Finally, Luc Reuter of UNEP Division of Economy, talked about the role of sustainable consumption in the Sustainable Consumption and Production (SCP) approach. Behavioural shift and SCP are very linked since behavioural changes can be made in all the stages of the life cycle.

Luc previewed the initial findings and recommendations of a study on behavioural change of UNEP that will be published in 2016.  

Influencing human behaviour is very challenging because our decisions are not predictable. The main barriers to using this approach are: decisions are result of habits (not real decisions), consumers are not aware of the impact of their decisions, and the information consumers receive is frequently confusing.

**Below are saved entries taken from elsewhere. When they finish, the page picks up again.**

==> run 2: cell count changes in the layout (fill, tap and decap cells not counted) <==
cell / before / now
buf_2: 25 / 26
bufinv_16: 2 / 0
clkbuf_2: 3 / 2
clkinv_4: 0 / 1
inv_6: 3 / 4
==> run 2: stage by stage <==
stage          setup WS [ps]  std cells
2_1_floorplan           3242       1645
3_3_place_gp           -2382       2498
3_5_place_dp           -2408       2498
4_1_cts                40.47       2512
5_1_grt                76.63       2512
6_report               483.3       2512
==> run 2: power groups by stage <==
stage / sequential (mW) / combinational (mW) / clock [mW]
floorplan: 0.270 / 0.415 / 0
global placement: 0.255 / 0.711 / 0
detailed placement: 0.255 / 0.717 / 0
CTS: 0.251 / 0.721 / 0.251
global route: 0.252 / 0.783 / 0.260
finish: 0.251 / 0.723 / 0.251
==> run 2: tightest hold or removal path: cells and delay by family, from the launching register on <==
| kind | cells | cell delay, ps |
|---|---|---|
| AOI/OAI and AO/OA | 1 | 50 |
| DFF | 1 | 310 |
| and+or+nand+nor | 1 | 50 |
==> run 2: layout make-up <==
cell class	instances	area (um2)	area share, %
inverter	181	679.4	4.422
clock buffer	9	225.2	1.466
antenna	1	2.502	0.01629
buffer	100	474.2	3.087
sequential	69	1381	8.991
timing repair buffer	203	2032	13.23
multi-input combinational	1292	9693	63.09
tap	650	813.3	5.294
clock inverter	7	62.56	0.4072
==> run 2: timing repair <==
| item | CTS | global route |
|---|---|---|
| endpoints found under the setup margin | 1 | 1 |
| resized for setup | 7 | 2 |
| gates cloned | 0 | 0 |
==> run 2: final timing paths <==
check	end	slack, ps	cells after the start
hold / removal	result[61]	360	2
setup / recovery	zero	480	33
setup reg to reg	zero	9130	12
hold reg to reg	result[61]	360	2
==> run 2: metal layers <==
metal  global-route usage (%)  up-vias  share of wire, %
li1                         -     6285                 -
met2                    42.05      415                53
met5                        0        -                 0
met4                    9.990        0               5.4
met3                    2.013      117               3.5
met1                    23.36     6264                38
[src/rtl/cr_writeback_unit.sv]
// cr_writeback_unit: buffers compare results, owns CR with busy/tag status, broadcasts on CR cdb (optional CR_LOOKUP_FWD_EN forwards a matching broadcast into lookup)
module cr_writeback_unit
    import ppc_types::*;
#(
    parameter int RS_ID_WIDTH = 5,
    parameter int FIFO_DEPTH  = 4
) (
    input  logic                   clk,
    input  logic                   rst,
    input  logic                   in_valid,
    output logic                   in_ready,
    input  logic [RS_ID_WIDTH-1:0] in_rs_id,
    input  logic [2:0]             in_field,
    input  logic [3:0]             in_result,
    input  logic                   reserve_valid,
    input  logic [2:0]             reserve_field,
    input  logic [RS_ID_WIDTH-1:0] reserve_rs_id,
    input  logic [2:0]             lookup_field,
    output logic                   lookup_valid,
    output logic [3:0]             lookup_value,
    output logic [RS_ID_WIDTH-1:0] lookup_rs_id,
    output logic                   cdb_valid,
    input  logic                   cdb_ready,
    output logic [RS_ID_WIDTH-1:0] cdb_rs_id,
    output logic [2:0]             cdb_field,
    output logic [3:0]             cdb_value,
    output logic [31:0]            cr_out
);
    typedef logic [RS_ID_WIDTH-1:0] rs_id_t;
    typedef struct packed {
        rs_id_t    rs_id;
        cr_field_t field;
        cr_value_t value;
    } cr_wb_entry_t;
    cr_wb_entry_t in_entry, head;
    logic [CR_FIELDS-1:0][3:0] cr_q;
    logic [CR_FIELDS-1:0]      busy_q;
    rs_id_t [CR_FIELDS-1:0]    tag_q;
    logic                      pop;
    assign in_entry  = '{rs_id: in_rs_id, field: in_field, value: in_result};
    assign cdb_rs_id = head.rs_id;
    assign cdb_field = head.field;
    assign cdb_value = head.value;
    assign cr_out    = cr_q;
    assign pop       = cdb_valid && cdb_ready;
    cr_result_fifo #(.W($bits(cr_wb_entry_t)), .DEPTH(FIFO_DEPTH)) u_fifo (
        .clk       (clk),
        .rst       (rst),
        .in_valid  (in_valid),
        .in_ready  (in_ready),
        .in_data   (in_entry),
        .out_valid (cdb_valid),
        .out_ready (cdb_ready),
        .out_data  (head)
    );
    // retire writes CR; a reserve issued later in the block wins over a same-field busy clear
    always_ff @(posedge clk or negedge rst) begin
        if (!rst) begin
            cr_q   <= '0;
            busy_q <= '0;
            tag_q  <= '0;
        end else begin
            if (pop) begin
                cr_q[head.field] <= head.value;
                if (tag_q[head.field] == head.rs_id) busy_q[head.field] <= 1'b0;
            end
            if (reserve_valid) begin
                busy_q[reserve_field] <= 1'b1;
                tag_q[reserve_field]  <= reserve_rs_id;
            end
        end
    end
    // dispatch operand query from registered state, optionally bypassing the current broadcast
    always_comb begin
        lookup_valid = !busy_q[lookup_field];
        lookup_value = cr_q[lookup_field];
        lookup_rs_id = tag_q[lookup_field];
`ifdef CR_LOOKUP_FWD_EN
        if (pop && cdb_field == lookup_field && tag_q[lookup_field] == cdb_rs_id) begin
            lookup_valid = 1'b1;
            lookup_value = cdb_value;
        end
`endif
    end
endmodule
[config.mk]
export PLATFORM = sky130hd
export DESIGN_NAME = cr_writeback_unit
export DESIGN_NICKNAME = d
export VERILOG_FILES = /design/src/rtl/ppc_types.sv /design/src/rtl/cr_writeback_unit_fifo.sv /design/src/rtl/cr_writeback_unit.sv
export SDC_FILE = /design/constraint.sdc
export NUM_CORES = 1
export LEC_CHECK = 0
export CAP_MARGIN = 10
export CORE_ASPECT_RATIO = 2
export CORE_MARGIN = 1
export CORE_UTILIZATION = 47
export CTS_CLUSTER_DIAMETER = 150
export DETAILED_ROUTE_END_ITERATION = 6
export GPL_TIMING_DRIVEN = 0
export HOLD_SLACK_MARGIN = 0.08
export PLACE_DENSITY = 0.69
export SKIP_CTS_REPAIR_TIMING = 1
export SLEW_MARGIN = 20
export SYNTH_ARGS = -nofsm -noshare
export SYNTH_HDL_FRONTEND = slang
export SYNTH_SLANG_ARGS = --single-unit
[constraint.sdc]
create_clock -name clk -period 7.2 [get_ports clk]
set_clock_uncertainty 0.2 [all_clocks]
set_input_delay 0.72 -clock clk [delete_from_list [all_inputs] [get_ports clk]]
set_output_delay 0.72 -clock clk [all_outputs]
set_load 0.05 [all_outputs]
==> src/rtl/uart_tx_arbiter_if.sv <==
// Handshake bundle between two packet requesters and a shared UART TX FIFO.
//   req0_* / req1_* : valid/data/last from each requester, ready back to it
//   fifo_full       : FIFO back-pressure flag
//   fifo_wr/wdata   : FIFO write strobe and data
//   grant           : one-hot current owner (00 = idle)
//   trunc_err       : one-cycle pulse after a forced release at MAX_LEN
// master = requester/FIFO side (testbench), slave = arbiter.
interface uart_tx_arbiter_if #(
  parameter int DATA_WIDTH = 8
);
  logic                  req0_valid;
  logic [DATA_WIDTH-1:0] req0_data;
  logic                  req0_last;
  logic                  req0_ready;
  logic                  req1_valid;
  logic [DATA_WIDTH-1:0] req1_data;
  logic                  req1_last;
  logic                  req1_ready;
  logic                  fifo_full;
  logic                  fifo_wr;
  logic [DATA_WIDTH-1:0] fifo_wdata;
  logic [1:0]            grant;
  logic                  trunc_err;

  modport master (
    output req0_valid, req0_data, req0_last, req1_valid, req1_data, req1_last, fifo_full,
    input  req0_ready, req1_ready, fifo_wr, fifo_wdata, grant, trunc_err
  );

  modport slave (
    input  req0_valid, req0_data, req0_last, req1_valid, req1_data, req1_last, fifo_full,
    output req0_ready, req1_ready, fifo_wr, fifo_wdata, grant, trunc_err
  );
endinterface

==> src/rtl/uart_tx_arbiter.sv <==
// Two-requester packet arbiter in front of a shared UART TX FIFO.
// A requester owns the FIFO for a whole packet (until a word with last=1),
// or until MAX_LEN words have been written, in which case the grant is
// force-released and trunc_err pulses for one cycle. Contention in IDLE is
// resolved by a round-robin pointer that points away from the last owner.
// Ports:
//   clk   : clock, rising edge
//   reset : synchronous active-low reset
//   bus   : uart_tx_arbiter_if.slave handshake bundle
module uart_tx_arbiter #(
  parameter int DATA_WIDTH = 8,
  parameter int MAX_LEN    = 16
) (
  input  logic                clk,
  input  logic                reset,
  uart_tx_arbiter_if.slave    bus
);

  // Counter only has to reach MAX_LEN-1; the MAX_LEN-th transfer releases.
  localparam int            CW       = (MAX_LEN > 2) ? $clog2(MAX_LEN) : 1;
  localparam logic [CW-1:0] LAST_IDX = CW'(MAX_LEN - 1);

  typedef enum logic [1:0] {IDLE, OWN0, OWN1} state_e;

  state_e        state_q, state_d;
  logic          ptr_q, ptr_d;
  logic [CW-1:0] cnt_q, cnt_d;
  logic          trunc_q, trunc_d;

  always_ff @(posedge clk) begin
    if (!reset) begin
      state_q <= IDLE;
      ptr_q   <= 1'b0;
      cnt_q   <= '0;
      trunc_q <= 1'b0;
    end else begin
      state_q <= state_d;
      ptr_q   <= ptr_d;
      cnt_q   <= cnt_d;
      trunc_q <= trunc_d;
    end
  end

  logic                  xfer, own_last;
  logic [DATA_WIDTH-1:0] own_data;

  always_comb begin
    state_d         = state_q;
    ptr_d           = ptr_q;
    cnt_d           = cnt_q;
    trunc_d         = 1'b0;
    xfer            = 1'b0;
    own_last        = 1'b0;
    own_data        = '0;
    bus.req0_ready  = 1'b0;
    bus.req1_ready  = 1'b0;
    bus.fifo_wr     = 1'b0;
    bus.fifo_wdata  = '0;
    bus.grant       = 2'b00;

    unique case (state_q)
      IDLE: begin
        cnt_d = '0;
        if (bus.req0_valid && bus.req1_valid) state_d = ptr_q ? OWN1 : OWN0;
        else if (bus.req0_valid)              state_d = OWN0;
        else if (bus.req1_valid)              state_d = OWN1;
      end
      OWN0: begin
        bus.grant      = 2'b01;
        bus.req0_ready = !bus.fifo_full;
        xfer           = bus.req0_valid && !bus.fifo_full;
        own_last       = bus.req0_last;
        own_data       = bus.req0_data;
      end
      OWN1: begin
        bus.grant      = 2'b10;
        bus.req1_ready = !bus.fifo_full;
        xfer           = bus.req1_valid && !bus.fifo_full;
        own_last       = bus.req1_last;
        own_data       = bus.req1_data;
      end
      default: state_d = IDLE;
    endcase

    if (xfer) begin
      bus.fifo_wr    = 1'b1;
      bus.fifo_wdata = own_data;
      cnt_d          = cnt_q + 1'b1;
      // last wins over truncation when both hit on the same word
      if (own_last || cnt_q == LAST_IDX) begin
        state_d = IDLE;
        ptr_d   = (state_q == OWN0);
        trunc_d = !own_last;
      end
    end

    // Keep the outward handshake quiet while reset is asserted, even before
    // the first edge has brought the state register to IDLE.
    if (!reset) begin
      bus.req0_ready = 1'b0;
      bus.req1_ready = 1'b0;
      bus.fifo_wr    = 1'b0;
      bus.fifo_wdata = '0;
      bus.grant      = 2'b00;
    end
  end

  assign bus.trunc_err = trunc_q;

endmodule

==> src/flat_wrapper.sv <==
// flat-port wrapper written by rule: the top's interface ports become plain ports
module uart_tx_arbiter_flat 
#(
  parameter int DATA_WIDTH = 8,
  parameter int MAX_LEN    = 16
)
  (clk, reset, bus_req0_valid, bus_req0_data, bus_req0_last, bus_req1_valid, bus_req1_data, bus_req1_last, bus_fifo_full, bus_req0_ready, bus_req1_ready, bus_fifo_wr, bus_fifo_wdata, bus_grant, bus_trunc_err);
  uart_tx_arbiter_if #(.DATA_WIDTH(DATA_WIDTH)) bus_i ();
  input  logic clk;
  input  logic reset;
  input wire logic [$bits(bus_i.req0_valid)-1:0] bus_req0_valid;
  input wire logic [$bits(bus_i.req0_data)-1:0] bus_req0_data;
  input wire logic [$bits(bus_i.req0_last)-1:0] bus_req0_last;
  input wire logic [$bits(bus_i.req1_valid)-1:0] bus_req1_valid;
  input wire logic [$bits(bus_i.req1_data)-1:0] bus_req1_data;
  input wire logic [$bits(bus_i.req1_last)-1:0] bus_req1_last;
  input wire logic [$bits(bus_i.fifo_full)-1:0] bus_fifo_full;
  output wire logic [$bits(bus_i.req0_ready)-1:0] bus_req0_ready;
  output wire logic [$bits(bus_i.req1_ready)-1:0] bus_req1_ready;
  output wire logic [$bits(bus_i.fifo_wr)-1:0] bus_fifo_wr;
  output wire logic [$bits(bus_i.fifo_wdata)-1:0] bus_fifo_wdata;
  output wire logic [$bits(bus_i.grant)-1:0] bus_grant;
  output wire logic [$bits(bus_i.trunc_err)-1:0] bus_trunc_err;
  assign bus_i.req0_valid = bus_req0_valid;
  assign bus_i.req0_data = bus_req0_data;
  assign bus_i.req0_last = bus_req0_last;
  assign bus_i.req1_valid = bus_req1_valid;
  assign bus_i.req1_data = bus_req1_data;
  assign bus_i.req1_last = bus_req1_last;
  assign bus_i.fifo_full = bus_fifo_full;
  assign bus_req0_ready = bus_i.req0_ready;
  assign bus_req1_ready = bus_i.req1_ready;
  assign bus_fifo_wr = bus_i.fifo_wr;
  assign bus_fifo_wdata = bus_i.fifo_wdata;
  assign bus_grant = bus_i.grant;
  assign bus_trunc_err = bus_i.trunc_err;
  uart_tx_arbiter #(.DATA_WIDTH(DATA_WIDTH), .MAX_LEN(MAX_LEN)) u_core (.clk(clk), .reset(reset), .bus(bus_i));
endmodule
==> config.mk <==
export PLATFORM = sky130hd
export DESIGN_NAME = uart_tx_arbiter_flat
export DESIGN_NICKNAME = d
export VERILOG_FILES = /design/src/rtl/uart_tx_arbiter_if.sv /design/src/rtl/uart_tx_arbiter.sv /design/src/flat_wrapper.sv
export SDC_FILE = /design/constraint.sdc
export NUM_CORES = 1
export LEC_CHECK = 0
export ABC_AREA = 1
export CAP_MARGIN = 20
export CELL_PAD_IN_SITES_DETAIL_PLACEMENT = 0
export CELL_PAD_IN_SITES_GLOBAL_PLACEMENT = 1
export CORE_MARGIN = 5
export CORE_UTILIZATION = 24
export CTS_BUF_LIST = sky130_fd_sc_hd__clkbuf_16
export DETAILED_ROUTE_END_ITERATION = 8
export HOLD_SLACK_MARGIN = 0.08
export PLACE_DENSITY_LB_ADDON = 0.25
export SYNTH_ARGS = -nofsm -noshare
export SYNTH_HDL_FRONTEND = slang
export SYNTH_SLANG_ARGS = --single-unit
==> constraint.sdc <==
create_clock -name clk -period 1.71 [get_ports clk]
set_clock_uncertainty 0.05 [all_clocks]
set_input_delay 0.171 -clock clk [delete_from_list [all_inputs] [get_ports clk]]
set_output_delay 0.171 -clock clk [all_outputs]
set_load 0.03 [all_outputs]
Yosys cells after proc, flatten, opt, wreduce, memory -nomap -nowiden
Cells that the tools add are included.
- input bits: 23
- output and inout bits: 14
- register bits after elaboration: 8
- logic and storage cells: 41
- muxes and demuxes: 22
- equal/unequal tests: 3
- add/sub/neg operators: 1
- reductions and logical operators: 11
- operators by type and width (operator ; count):
    8-bit 2-to-1 mux ; 2
    8-bit one-hot mux with 2 select lines ; 1
    2-bit 2-to-1 mux ; 7
    4-bit 2-to-1 mux ; 2
    2-bit one-hot mux with 2 select lines ; 2
    1-bit 2-to-1 mux ; 6
    4-bit by 1-bit adder with 4-bit output, second input constant ; 1
    4-bit == test, second input constant ; 1
    1-bit one-hot mux with 2 select lines ; 2
    1-bit logical AND ; 3
    3-bit AND reduction ; 1
    2-bit by 1-bit == test with 1-bit output, second input constant ; 1
    2-bit == test, second input constant ; 1
    1-bit logical NOT ; 2
    2-bit logical NOT ; 1
    2-bit AND reduction ; 1
    2-bit nonzero test ; 1
    2-bit OR reduction ; 1
    1-bit logical OR ; 1

Depth between registers and ports, before layout
- word-level depth: 6
- gate-level depth with buffers: 10
- gate-level depth less buffers: 9

Worst setup path after synthesis
Ideal clock, no wire load.
- kind: register to output
- start: register u_core.state_q[0]
- end: output bus_fifo_wdata[0]
- arrival time: 1.593 ns
- setup slack: -0.104 ns
- stages on the path, launching flop included: 8
- path buffers: 1
- data required time: 1.489 ns
- cells stage by stage: dfxtp_1 > inv_1 > ha_1 > buf_6 > nand2_4 > a21oi_4 > nand2_4 > a21oi_1
- longest elaborated chain between the ends: 4
- elaborated cells on any way between the ends: 6
- RTL lines (element ; line ; text):
    from (decl) ; uart_tx_arbiter.sv:25 ; state_e state_q, state_d;
    from (signal assigned) ; uart_tx_arbiter.sv:37 ; state_q <= state_d;
    2-bit == test or 2-bit by 1-bit == test with 1-bit output (tied branches) ; uart_tx_arbiter.sv:61 ; unique case (state_q)
    8-bit one-hot mux with 2 select lines or 1-bit one-hot mux with 2 select lines (tied branches) ; uart_tx_arbiter.sv:61 ;
    8-bit 2-to-1 mux * ; uart_tx_arbiter.sv:85 ; if (xfer) begin
    8-bit 2-to-1 mux * ; uart_tx_arbiter.sv:99 ; if (!reset) begin
    to (decl) ; flat_wrapper.sv:21 ; output wire logic [$bits(bus_i.fifo_wdata)-1:0] bus_fifo_wdata;
Every way passes the cells marked *; elsewhere a longest branch is shown, timed or not.

Worst setup path after layout
- start: register u_core.state_q[1]
- end: output bus_fifo_wdata[6]
The elaborated chain is that of the path after synthesis.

He then provided three practical examples in the areas of water, transport and food. The example of food concerned an initiative lead by UK Waste Resource and Action Program that launched the program “Love Food, Hate Waste? in 2007. This program included activities such as encouraging consumers to make a shopping plan, publishing recipes using leftovers and giving tips on how to properly store food.  The results were that from 2007 to 2010 there was 13% decrease in food waste. 

Within the Consumer Information Programme of UNEP, a working group is being established to investigate and potentially test what drives individual behaviour, and to collate existing case studies and knowledge, in view of setting actions that could be taken and making recommendations and proposals for the 10YFP CI-SCP.

Download the presentation here.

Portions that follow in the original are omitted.